Saturday, May 19, 2012

So at around 3AM this morning, our new, revamped website went live at www.717north.com ... of more import is the fact that I still had any hair on my head when it did...

Part of the fun in rehabbing 717North is keeping everyone updated, so when a friend who happens to be a talented and prodigious blogger was making me jealous with her slick site and posts that would seem to be a combination between Martha Stewart, Paula Deen, and how I imagine Ruth Graham - with a little extra kick only those raised in SouthEast Texas possess, I decided it was time I put in a bit more effort.

After finally finding a design program I liked compatible with mac, and working for several days on laying out the bones of the site, I FTP the files to my server only to realize my image thumbnails didn't link properly to full size versions... so I retool the pages and FTP again, only to find that iWeb FTP now crashes constantly and the page is half uploaded in a weird cyber-purgatory type way. Add to that fact that iWeb is no longer supported by Apple, and our nice new Apple Computer almost got an all expense paid vacation to the front lawn, complete with one way air travel. I finally found a freeware FTP program called Classic FTP, and painstakingly transferred each of the 250 or so files individually to the server. The site is still rather basic, but after I recover, the Holmes family section will be expanded and I'd like to include sections on Newton history, Thomas Williams and The Long Leaf Pine Forest that built the Southeast US.

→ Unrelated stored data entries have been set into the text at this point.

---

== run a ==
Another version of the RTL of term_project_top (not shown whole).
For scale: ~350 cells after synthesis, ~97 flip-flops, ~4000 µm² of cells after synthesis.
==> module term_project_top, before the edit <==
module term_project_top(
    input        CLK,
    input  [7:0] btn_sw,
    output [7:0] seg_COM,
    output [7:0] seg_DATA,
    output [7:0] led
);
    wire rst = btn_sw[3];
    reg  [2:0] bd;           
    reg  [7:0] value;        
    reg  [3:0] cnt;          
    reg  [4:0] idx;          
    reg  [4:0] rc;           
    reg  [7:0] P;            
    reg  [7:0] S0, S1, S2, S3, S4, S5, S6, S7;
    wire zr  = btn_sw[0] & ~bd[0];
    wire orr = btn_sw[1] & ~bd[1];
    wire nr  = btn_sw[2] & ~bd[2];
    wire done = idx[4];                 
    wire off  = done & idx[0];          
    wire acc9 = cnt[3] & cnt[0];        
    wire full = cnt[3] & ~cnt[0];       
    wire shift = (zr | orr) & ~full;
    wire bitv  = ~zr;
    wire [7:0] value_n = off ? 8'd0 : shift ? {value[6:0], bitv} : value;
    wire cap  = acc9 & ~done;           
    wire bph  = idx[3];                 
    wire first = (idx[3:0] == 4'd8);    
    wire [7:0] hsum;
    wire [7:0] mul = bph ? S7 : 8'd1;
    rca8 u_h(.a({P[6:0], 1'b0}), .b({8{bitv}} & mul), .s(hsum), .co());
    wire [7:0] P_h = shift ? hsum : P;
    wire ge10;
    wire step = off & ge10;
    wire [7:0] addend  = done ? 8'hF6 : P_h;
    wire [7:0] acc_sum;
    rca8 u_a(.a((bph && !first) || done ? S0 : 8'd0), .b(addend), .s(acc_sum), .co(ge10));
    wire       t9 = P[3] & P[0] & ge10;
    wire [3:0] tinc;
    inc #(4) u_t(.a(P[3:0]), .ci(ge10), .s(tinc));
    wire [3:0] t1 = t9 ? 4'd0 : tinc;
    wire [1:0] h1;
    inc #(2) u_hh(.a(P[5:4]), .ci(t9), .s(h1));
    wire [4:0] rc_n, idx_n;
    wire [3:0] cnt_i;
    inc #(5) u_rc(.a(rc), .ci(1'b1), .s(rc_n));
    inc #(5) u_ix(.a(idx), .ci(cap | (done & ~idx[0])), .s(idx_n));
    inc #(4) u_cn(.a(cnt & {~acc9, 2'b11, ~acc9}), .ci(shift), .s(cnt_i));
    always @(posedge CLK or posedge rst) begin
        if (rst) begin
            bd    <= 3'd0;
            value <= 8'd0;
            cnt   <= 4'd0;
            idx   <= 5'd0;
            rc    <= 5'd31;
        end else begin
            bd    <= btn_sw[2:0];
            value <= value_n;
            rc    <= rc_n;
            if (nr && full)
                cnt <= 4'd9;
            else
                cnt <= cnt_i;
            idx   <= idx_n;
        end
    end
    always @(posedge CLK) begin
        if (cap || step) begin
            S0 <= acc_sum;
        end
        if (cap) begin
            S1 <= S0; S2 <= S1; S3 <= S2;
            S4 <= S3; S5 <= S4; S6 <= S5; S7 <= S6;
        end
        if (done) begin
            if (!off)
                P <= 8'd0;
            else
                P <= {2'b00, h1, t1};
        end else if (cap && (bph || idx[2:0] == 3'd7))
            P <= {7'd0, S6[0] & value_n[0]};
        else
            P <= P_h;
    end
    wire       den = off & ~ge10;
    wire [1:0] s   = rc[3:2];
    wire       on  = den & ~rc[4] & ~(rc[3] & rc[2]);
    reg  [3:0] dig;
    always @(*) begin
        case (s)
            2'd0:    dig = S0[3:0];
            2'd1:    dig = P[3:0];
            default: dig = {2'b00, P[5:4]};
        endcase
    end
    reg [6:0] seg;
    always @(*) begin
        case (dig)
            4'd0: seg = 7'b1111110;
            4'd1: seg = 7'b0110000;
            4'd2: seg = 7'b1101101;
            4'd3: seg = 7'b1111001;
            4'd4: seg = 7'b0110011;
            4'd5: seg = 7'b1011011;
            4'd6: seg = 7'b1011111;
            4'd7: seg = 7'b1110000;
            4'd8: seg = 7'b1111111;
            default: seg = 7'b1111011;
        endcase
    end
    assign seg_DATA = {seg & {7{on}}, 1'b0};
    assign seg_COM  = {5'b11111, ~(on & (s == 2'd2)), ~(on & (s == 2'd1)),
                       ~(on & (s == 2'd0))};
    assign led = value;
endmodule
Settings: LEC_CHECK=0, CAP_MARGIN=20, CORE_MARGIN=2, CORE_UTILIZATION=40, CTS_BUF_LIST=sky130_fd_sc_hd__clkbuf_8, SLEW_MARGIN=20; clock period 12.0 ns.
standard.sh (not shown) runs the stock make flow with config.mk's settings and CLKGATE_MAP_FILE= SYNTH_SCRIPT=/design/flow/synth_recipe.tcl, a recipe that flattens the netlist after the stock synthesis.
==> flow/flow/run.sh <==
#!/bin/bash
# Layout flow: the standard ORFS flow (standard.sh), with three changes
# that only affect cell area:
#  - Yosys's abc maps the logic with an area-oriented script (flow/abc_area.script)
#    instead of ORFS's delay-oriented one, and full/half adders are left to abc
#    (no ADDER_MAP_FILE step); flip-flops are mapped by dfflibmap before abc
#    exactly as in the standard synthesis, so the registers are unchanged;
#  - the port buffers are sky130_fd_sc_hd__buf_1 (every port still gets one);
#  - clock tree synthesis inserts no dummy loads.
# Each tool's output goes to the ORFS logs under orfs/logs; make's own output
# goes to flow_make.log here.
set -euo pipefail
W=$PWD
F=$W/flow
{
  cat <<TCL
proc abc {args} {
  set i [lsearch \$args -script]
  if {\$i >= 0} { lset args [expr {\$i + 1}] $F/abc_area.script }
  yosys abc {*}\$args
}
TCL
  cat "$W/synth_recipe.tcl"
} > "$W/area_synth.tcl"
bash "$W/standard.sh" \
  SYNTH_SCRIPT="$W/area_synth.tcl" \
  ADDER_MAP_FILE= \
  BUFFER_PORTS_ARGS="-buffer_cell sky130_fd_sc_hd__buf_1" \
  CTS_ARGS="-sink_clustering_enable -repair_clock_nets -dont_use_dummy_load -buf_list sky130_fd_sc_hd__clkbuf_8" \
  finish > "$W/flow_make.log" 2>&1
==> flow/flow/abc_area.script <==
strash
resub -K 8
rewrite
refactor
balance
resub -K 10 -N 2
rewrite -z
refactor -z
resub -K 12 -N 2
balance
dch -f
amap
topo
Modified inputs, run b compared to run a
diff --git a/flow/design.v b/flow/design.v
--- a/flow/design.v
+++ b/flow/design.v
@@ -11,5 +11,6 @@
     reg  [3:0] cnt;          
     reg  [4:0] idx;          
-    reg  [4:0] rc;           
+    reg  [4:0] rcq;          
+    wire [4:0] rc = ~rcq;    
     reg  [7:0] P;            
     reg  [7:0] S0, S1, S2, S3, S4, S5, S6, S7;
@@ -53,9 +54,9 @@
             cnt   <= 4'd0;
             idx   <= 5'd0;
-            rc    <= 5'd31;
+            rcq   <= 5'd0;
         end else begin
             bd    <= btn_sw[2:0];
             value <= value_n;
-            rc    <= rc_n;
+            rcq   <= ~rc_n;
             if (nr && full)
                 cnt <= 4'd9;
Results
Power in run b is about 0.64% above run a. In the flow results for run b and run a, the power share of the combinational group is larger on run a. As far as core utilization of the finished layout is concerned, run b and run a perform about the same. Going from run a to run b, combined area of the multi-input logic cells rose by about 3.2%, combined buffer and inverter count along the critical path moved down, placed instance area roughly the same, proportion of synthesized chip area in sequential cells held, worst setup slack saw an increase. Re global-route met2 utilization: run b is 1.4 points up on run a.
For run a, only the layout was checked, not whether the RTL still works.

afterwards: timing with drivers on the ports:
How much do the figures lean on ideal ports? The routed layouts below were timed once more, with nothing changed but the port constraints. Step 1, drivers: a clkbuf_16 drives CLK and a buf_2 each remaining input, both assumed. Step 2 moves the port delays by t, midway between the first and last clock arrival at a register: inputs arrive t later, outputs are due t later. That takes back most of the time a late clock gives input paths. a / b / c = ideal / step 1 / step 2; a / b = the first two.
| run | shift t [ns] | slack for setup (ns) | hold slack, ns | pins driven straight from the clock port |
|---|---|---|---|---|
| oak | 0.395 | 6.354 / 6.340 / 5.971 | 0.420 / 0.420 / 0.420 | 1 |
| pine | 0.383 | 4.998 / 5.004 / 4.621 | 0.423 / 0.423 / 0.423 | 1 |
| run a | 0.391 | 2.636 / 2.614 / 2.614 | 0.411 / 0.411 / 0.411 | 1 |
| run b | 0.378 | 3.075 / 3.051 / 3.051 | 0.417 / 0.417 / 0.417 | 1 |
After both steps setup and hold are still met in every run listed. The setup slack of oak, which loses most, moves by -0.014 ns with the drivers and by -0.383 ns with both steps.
Background: an optimization exercise with open tools, aiming at small area. Do not read the settings as production practice. No functional check of the RTL was part of this run. No activity file was given, so power comes from the tool's default toggle rates.

==> design/flow/design.v <==
module reg_block(
  input        rst_n,
  input        clk,
  input        req,
  input        wr_en,
  input  [7:0] addr,
  input  [7:0] wr_data,
  output logic [7:0] rd_data,
  input      signed [7:0] I_adc_data,
  output reg signed [7:0] O_coef0,
  output reg signed [7:0] O_coef1,
  output reg signed [7:0] O_coef2,
  output reg signed [7:0] O_coef_div,
  output reg [1:0] O_decimation_ratio,
  output reg O_conv_en
);
  localparam ADDR_COEF0    = 0;
  localparam ADDR_COEF1    = 1;
  localparam ADDR_COEF2    = 2;
  localparam ADDR_DIV      = 3;
  localparam ADDR_COEF_CIC = 4;
  localparam ADDR_CHIP_ID  = 5;
  localparam ADDR_CONTROL  = 6;
  localparam ADDR_OUTPUT   = 7;
  wire  [7:0] chip_id = 8'hA5;			 
  always_ff @(posedge clk, negedge rst_n) begin
    if(!rst_n) begin
      O_coef0 <= 8'sd01;     
    end else begin
      if(req && wr_en && (addr == ADDR_COEF0)) begin
        O_coef0 <= wr_data;
      end
    end
  end
  always_ff @(posedge clk, negedge rst_n) begin
    if(!rst_n) begin
      O_coef1 <= 8'sd00;     
    end else begin
      if(req && wr_en && (addr == ADDR_COEF1)) begin
        O_coef1 <= wr_data;
      end
    end
  end
  always_ff@(posedge clk, negedge rst_n) begin
    if(!rst_n) begin
      O_coef2 <= 8'sd00;
    end else begin
      if(req && wr_en && (addr == ADDR_COEF2)) begin
        O_coef2 <= wr_data;
      end
    end
  end
  always_ff@(posedge clk, negedge rst_n) begin
    if(!rst_n) begin
      O_coef_div <= 8'sd00;
    end else begin
      if(req && wr_en && (addr == ADDR_DIV)) begin
        O_coef_div <= wr_data;
      end
    end
  end
  always_ff@(posedge clk, negedge rst_n) begin
    if(!rst_n) begin
      O_decimation_ratio <= 2'd01;
    end else begin
      if(req && wr_en && (addr == ADDR_COEF_CIC)) begin
        O_decimation_ratio <= wr_data[1:0];
      end
    end
  end
  always_ff@(posedge clk, negedge rst_n) begin
    if(!rst_n) begin
      O_conv_en <= 1'd00;
    end else begin
      if(req && wr_en && (addr == ADDR_CONTROL)) begin
        O_conv_en <= wr_data[0:0];
      end
    end
  end
  always_comb begin
    case(addr)
      ADDR_COEF0:    rd_data = O_coef0;
      ADDR_COEF1:    rd_data = O_coef1;
      ADDR_COEF2:    rd_data = O_coef2;
      ADDR_DIV:      rd_data = O_coef_div;
      ADDR_COEF_CIC: rd_data = {6'd0, O_decimation_ratio};
      ADDR_CHIP_ID:  rd_data = chip_id;
      ADDR_OUTPUT:   rd_data = I_adc_data;
      default:       rd_data = 'h0;	 
    endcase
  end
endmodule
module fsm(
  input        clk,
  input        rst_n,
  input        conv_en,
  output reg adc_en,
  output reg cic_en,
  output reg cic_clr,
  output reg fir_en
);
  enum reg {IDLE, ACTIVE} state;
  always_ff @(posedge clk, negedge rst_n) begin
    if(!rst_n) begin
      state <= IDLE;
      adc_en <= 1'b0;
      cic_en <= 1'b0;
      fir_en <= 1'b0;
      cic_clr <= 1'b0;   
    end else begin
      case(state)
        IDLE: begin
          if(conv_en) begin
            state <= ACTIVE;
            adc_en <= 1'b1;
            cic_en <= 1'b1;
            fir_en <= 1'b1;
          end
        end
        ACTIVE: begin
          if(!conv_en) begin
            state <= IDLE;
            adc_en <= 1'b0;
            cic_en <= 1'b0;
            fir_en <= 1'b0;
          end
        end
        default: begin
          state <= IDLE;
          adc_en <= 1'b0;
          cic_en <= 1'b0;
          fir_en <= 1'b0;
        end
      endcase
    end
  end
endmodule
module cic #(
	parameter ORDER = 3,
	parameter MIN_DEC_RATE = 1,
	parameter MAX_DEC_RATE = 8,
	parameter INPUT_WIDTH = 8,
	parameter INPUT_FRAC_WIDTH = 7,
	parameter OUTPUT_WIDTH = 8,
	parameter OUTPUT_FRAC_WIDTH = 7
)
(
	input resetn,
	input clk,
	input clear,
	input enable,
    input signed [INPUT_WIDTH-1:0] data_in,	 
	input data_in_ready,
	input [$clog2($clog2(MAX_DEC_RATE+1))-1:0] filter_dec_factor,
	output reg data_out_ready,
	output reg signed [OUTPUT_WIDTH-1:0] data_out
);
	localparam int FULL_WIDTH = INPUT_WIDTH + 9;
	localparam int INT0_WIDTH = FULL_WIDTH;
	localparam int INT1_WIDTH = FULL_WIDTH;
	localparam int INT2_WIDTH = FULL_WIDTH;
	localparam int COMB1_WIDTH = FULL_WIDTH;
	localparam int COMB2_WIDTH = FULL_WIDTH;
	localparam int TRUNC_LSB = COMB2_WIDTH - (INPUT_WIDTH - INPUT_FRAC_WIDTH) - OUTPUT_FRAC_WIDTH;
	reg signed [INT0_WIDTH-1:0] cic_int_0;
	reg signed [INT1_WIDTH-1:0] cic_int_1;
	reg signed [INT2_WIDTH-1:0] cic_int_2;
	reg signed [COMB1_WIDTH-1:0] cic_comb_1;
	reg signed [COMB2_WIDTH-1:0] cic_comb_2;
	logic signed [COMB1_WIDTH-1:0] cic_comb_out_1;
	logic signed [COMB2_WIDTH-1:0] cic_comb_out_2;
	reg [$clog2(MAX_DEC_RATE)-1:0] cic_dec_factor_counter;
	logic signed [OUTPUT_WIDTH-1:0] truncated_data_out;
	always_comb begin
		cic_comb_out_1 = cic_int_2 - cic_comb_1;
		cic_comb_out_2 = cic_comb_out_1 - cic_comb_2;
		truncated_data_out = cic_comb_out_2[(OUTPUT_WIDTH-1)+TRUNC_LSB:TRUNC_LSB];
		truncated_data_out += $unsigned(cic_comb_out_2[TRUNC_LSB-1]);
	end
	always_ff @(posedge clk, negedge resetn) begin
		if(!resetn) begin
			cic_dec_factor_counter <= 'd0;
			data_out_ready <= 1'b0;
			data_out <= 'sd0;
			cic_int_0 <= 'sd0;
			cic_int_1 <= 'sd0;
			cic_int_2 <= 'sd0;
			cic_comb_1 <= 'sd0;
			cic_comb_2 <= 'sd0;
		end else if(clear) begin
			cic_dec_factor_counter <= 'd0;
			data_out_ready <= 1'b0;
			data_out <= 'sd0;
			cic_int_0 <= 'sd0;
			cic_int_1 <= 'sd0;
			cic_int_2 <= 'sd0;
			cic_comb_1 <= 'sd0;
			cic_comb_2 <= 'sd0;
		end else if(enable) begin
			data_out_ready <= 1'b0;
			if(data_in_ready) begin
				case(filter_dec_factor)
					0: cic_int_0 <= cic_int_0 + (data_in <<< 9);
					1: cic_int_0 <= cic_int_0 + (data_in <<< 6);
					2: cic_int_0 <= cic_int_0 + (data_in <<< 3);
					default: cic_int_0 <= cic_int_0 + data_in;
				endcase
				cic_int_1 <= cic_int_1 + cic_int_0;
				cic_int_2 <= cic_int_2 + cic_int_1;
				if(cic_dec_factor_counter == (2**filter_dec_factor-1)) begin
					cic_dec_factor_counter <= 'd0;
					cic_comb_1 <= cic_int_2;
					cic_comb_2 <= cic_comb_out_1;
					cic_int_2 <= cic_int_1;
					data_out_ready <= 1'b1;
					data_out <= truncated_data_out;
				end else begin
					cic_dec_factor_counter <= cic_dec_factor_counter + 1'b1;
				end
			end
		end
	end
endmodule
module fir  #(parameter WIDTH = 8)(
  input clk,
  input reset_n,
  input enable,
  input                          in_ready, 
  input  signed [WIDTH-1:0]      data_in, 
  output reg signed [WIDTH-1:0]  data_out,
  output reg                     out_ready,
  input  signed [WIDTH-1:0]      coef0,
  input  signed [WIDTH-1:0]      coef1,
  input  signed [WIDTH-1:0]      coef2,
  input  signed [WIDTH-1:0]       div
);
  localparam ACCUM_WIDTH      = WIDTH+WIDTH+WIDTH+2;    
  localparam ACCUM_FRAC_WIDTH = (WIDTH-1)+(WIDTH-1)+(WIDTH-1);
  reg [WIDTH-1:0] data_in_reg[0:1];         
  logic signed [ACCUM_WIDTH-1:0] accum_data;
  always_comb begin
    if(enable && in_ready) begin
      accum_data <= coef0 * data_in + coef1 * data_in_reg[0] + coef2 * data_in_reg[1];
    end
    else begin
      accum_data <= 'sd0;
    end
  end
  always @(posedge clk, negedge reset_n) begin
    if(!reset_n) begin
      data_in_reg[0] <= 0;
      data_in_reg[1] <= 0;
      data_out <= 'd0;
      out_ready <= 1'b0;
    end else if(enable && in_ready) begin
      data_in_reg[1] <= data_in_reg[0];
      data_in_reg[0] <= data_in;
      data_out <= accum_data >>> div;
      out_ready <= 1'b1;
    end else if(!enable) begin
      data_in_reg[0] <= 0;
      data_in_reg[1] <= 0;
      data_out <= 'd0;
      out_ready <= 1'b0;
    end else begin
    end
  end
endmodule
module datapath (
  input clk, 
  input reset_n, 
  input data_ready, 
  input  signed [7:0] data_in, 
  output signed [7:0] data_filtered,
  output filtered_ready,
  input cic_en,
  input fir_en,
  input clr_cic,
  input signed [7:0] coef0,
  input signed [7:0] coef1,
  input signed [7:0] coef2,
  input signed [7:0] div,
  input signed [1:0] decimation_ratio
);
  wire signed [7:0] data_cic;
  wire cic_ready;
  cic cic_u(.clk(clk), .resetn(reset_n), .clear(clr_cic), .enable(cic_en),	 
            .data_in_ready(data_ready), .data_in(data_in), .filter_dec_factor(decimation_ratio),   
            .data_out_ready(cic_ready), .data_out(data_cic)                  
            );
  fir fir_u(.clk(clk), .reset_n(reset_n), .enable(fir_en),                   
            .in_ready(cic_ready), .data_in(data_cic),                        
            .coef0(coef0), .coef1(coef1), .coef2(coef2), 
            .div(div),
            .data_out(data_filtered), .out_ready(filtered_ready)             
           );
endmodule
module digital_top(
  input wire reset_n,
  input wire clk,
  input  wire       reg_req,
  input  wire       reg_wr1rd0,
  input  wire [7:0] reg_address,
  input  wire [7:0] reg_wr_data,
  output wire [7:0] reg_rd_data,
  output logic      adc_convert,     
  input  logic      adc_ready,
  input  logic[7:0] adc_q,           
  output wire [7:0] adc_filtered,
  output wire       filtered_ready
);
  wire signed  [7:0] O_coef0;
  wire signed  [7:0] O_coef1;
  wire signed  [7:0] O_coef2;
  wire signed  [7:0] O_div;
  wire   [1:0] O_decimation_ratio;
  wire   conv_en, cic_en, cic_clr, fir_en;
  reg_block u_regs(.rst_n(reset_n), .clk(clk),
                   .req(reg_req), .wr_en(reg_wr1rd0), .addr(reg_address), .wr_data(reg_wr_data), .rd_data(reg_rd_data),
                   .O_coef0(O_coef0), .O_coef1(O_coef1), .O_coef2(O_coef2), .O_coef_div(O_div),
                   .O_decimation_ratio(O_decimation_ratio), .O_conv_en(conv_en),
                   .I_adc_data(adc_filtered)
                  );
  fsm u_fsm(.clk(clk), .rst_n(reset_n),
            .conv_en(conv_en),
            .adc_en(adc_convert),
            .cic_en(cic_en), .cic_clr(cic_clr),
            .fir_en(fir_en)
           );
  datapath u_datapath(.clk(clk), .reset_n(reset_n),
                      .data_ready(adc_ready), .data_in(adc_q), .data_filtered(adc_filtered), .filtered_ready(filtered_ready),
                      .cic_en(cic_en), .fir_en(fir_en), .clr_cic(cic_clr),
                      .coef0(O_coef0), .coef1(O_coef1), .coef2(O_coef2), .div(O_div), .decimation_ratio(O_decimation_ratio)
                     );
endmodule
==> design/flow/run.sh <==
#!/bin/bash
# synth_recipe.tcl (not shown) runs the flow's synth.tcl, then flattens the netlist and writes it again
# the make line also repeats each setting of config.mk as NAME=value (left out here)
make -C /OpenROAD-flow-scripts/flow DESIGN_CONFIG=/design/flow/config.mk WORK_HOME=/design/flow/orfs CLKGATE_MAP_FILE= SYNTH_SCRIPT=/design/flow/synth_recipe.tcl finish
==> design/flow/config.mk <==
export PLATFORM = sky130hd
export DESIGN_NAME = digital_top
export DESIGN_NICKNAME = digital_top
export VERILOG_FILES = /design/flow/design.v
export SDC_FILE = /design/flow/constraint.sdc
export NUM_CORES = 4
export LEC_CHECK = 0
export CAP_MARGIN = 20
export CORE_MARGIN = 2
export CORE_UTILIZATION = 40
export SLEW_MARGIN = 20
==> design/flow/constraint.sdc <==
create_clock -name core_clock -period 8.0 [get_ports {clk}]
set_input_delay 1.6000 -clock core_clock [delete_from_list [all_inputs] [get_ports {clk}]]
set_output_delay 1.6000 -clock core_clock [all_outputs]
set_load 0.01 [all_outputs]
==> run summary <==
[synthesized netlist by cell type, types with 32 or more instances]
master                     number
sky130_fd_sc_hd__and2_1       123
sky130_fd_sc_hd__nand2_1      254
sky130_fd_sc_hd__fa_1         168
sky130_fd_sc_hd__xor2_1        33
sky130_fd_sc_hd__o21ai_0      116
sky130_fd_sc_hd__clkbuf_1      85
sky130_fd_sc_hd__ha_1         202
sky130_fd_sc_hd__mux2_2        46
sky130_fd_sc_hd__dfrtp_1      157
sky130_fd_sc_hd__nor3_1        32
sky130_fd_sc_hd__inv_1        244
sky130_fd_sc_hd__a21oi_1       82
sky130_fd_sc_hd__xnor2_1       68
sky130_fd_sc_hd__nor2_1       100
sky130_fd_sc_hd__nor2b_1       34
sky130_fd_sc_hd__mux2i_1       44
[worst max-delay path by stage]
stage                      startpoint                           end  slack (ps)  cells past startpoint
floorplan           u_regs.O_coef2[4]  u_datapath.fir_u.data_out[2]        1250                     23
global placement    u_regs.O_coef0[0]  u_datapath.fir_u.data_out[1]         920                     22
detailed placement  u_regs.O_coef0[0]  u_datapath.fir_u.data_out[1]         840                     22
CTS                 u_regs.O_coef0[0]  u_datapath.fir_u.data_out[1]         810                     22
global route        u_regs.O_coef0[0]  u_datapath.fir_u.data_out[1]         490                     22
finish              u_regs.O_coef0[0]  u_datapath.fir_u.data_out[1]         760                     22
[per-layer routing]
metal / track usage [%] / up-vias / wire [um]
met5: 0 / - / 0
met4: 8.75 / 0 / 1870
met3: 2.31 / 95 / 1870
met2: 35.9 / 336 / 24900
met1: 28.1 / 7287 / 22200
li1: - / 7024 / -
[cell families after synthesis]
family,count (synthesis),share of synthesized area (%)
AOI/OAI and AO/OA,398,13.7
xor gates and xnor gates,101,4.70
adders and majority gates,371,31.4
buffers and inverters,338,6.75
DFF,159,21.2
muxes,93,5.45
and+or+nand+nor,649,16.9
[critical path: stages, from the launching register on]
cell and delay [ps]:
sky130_fd_sc_hd__dfstp_2 620, sky130_fd_sc_hd__nand2_1 110, sky130_fd_sc_hd__fa_1 530, sky130_fd_sc_hd__fa_1 630, sky130_fd_sc_hd__fa_1 460, sky130_fd_sc_hd__fa_1 510
sky130_fd_sc_hd__inv_1 50, sky130_fd_sc_hd__fa_1 470, sky130_fd_sc_hd__inv_1 50, sky130_fd_sc_hd__fa_1 530, sky130_fd_sc_hd__inv_1 60, sky130_fd_sc_hd__fa_1 510
sky130_fd_sc_hd__ha_1 350, sky130_fd_sc_hd__a21o_1 160, sky130_fd_sc_hd__a21oi_1 260, sky130_fd_sc_hd__o21a_1 190, sky130_fd_sc_hd__o31a_1 350, sky130_fd_sc_hd__mux2i_1 260
sky130_fd_sc_hd__nand2_1 120, sky130_fd_sc_hd__mux4_2 500, sky130_fd_sc_hd__a21oi_1 170, sky130_fd_sc_hd__a21oi_1 70, sky130_fd_sc_hd__a2bb2oi_1 150
[cell type report]
cell class / instances / area, um2
clock buffers: 18 / 429
flip-flops and latches: 159 / 3980
clock inverters: 13 / 150
inverters: 244 / 916
fillers: 4577 / 26100
well taps: 607 / 759
repair buffers: 58 / 556
multi-input cells: 1612 / 13600
[power breakdown]
part / internal, mW / switching [mW]
registers: 0.993 / 0.270
logic: 1.73 / 2.24
clock network: 0.441 / 0.408
total: 3.16 / 2.92
[through the flow]
stage / utilization (%) / instance area [um2] / cells / hold slack (ps)
6_report: 43.9 / 20400 / 2711 / 411
5_1_grt: 43.9 / 20400 / 2711 / 437
4_1_cts: 43.9 / 20400 / 2711 / 414
3_5_place_dp: 42.6 / 19800 / 2680 / 399
3_3_place_gp: 42.6 / 19800 / 2680 / 403
2_1_floorplan: - / 18800 / 2109 / 375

All this really makes me feel rather computer illiterate, I really havent kept up with the times, I feel like Im a few neurons away from thinking the DVD drive is a cupholder... oh wait, computers don't even come with those anymore :-|

So in the end, just know, projects begun in jealousy always bring angst... but patience can salvage any debacle. Just kidding, I wouldn't call it jealousy... so maybe we should close with "as iron sharpens iron, so one person sharpens another".

Thursday, May 17, 2012



I realized as I was leaving work today that I may have a slight problem... as I was waiting for the elevator I noticed a spot of white paint on the wood trim surrounding the elevator entry and was surprised by an almost irrepressible urge to scratch that paint off (followed of course by sanding, staining, varnishing, filling, etc). Yes, we have been working on trim restoration for far too long. But Mrs. Sartain would be proud - upon our first meeting, the almost centenarian daughter of Thomas Williams (as in Autrey-Williams House), who grew up in the home, told me of her dismay that the virgin long leaf pine moldings had been painted white. The virgin pine forests are gone she rightly said, then quipped "so are all the virgins" - I hope I have half as much wit at her age ;)

So in it's hundredth year of existence, I'd like to think of all our hard work (by "our" I mean mostly my Mom, haha) as a birthday present to a home I have admired for as long as I can remember. We still have a long way to go, but I wanted to take a moment to recognize the progress we have made.

The Foyer, before (July 2011) and nearing completion (April 2012)

The Guest Bathroom Main Floor before (Sep 2011), in progress (April 2012)

The exterior before (20Jun2011), and after $35K on a roof and paint (April2012)
 

So just to make ourselves feel better,  I wanted to showcase a few pictures that show the progress that has been made. It can be daunting when you think of everything that needs to be done, but just as in life, sometimes you have to slow down, zoom in, forget about the big scary 10,000 foot overview, and enjoy the journey.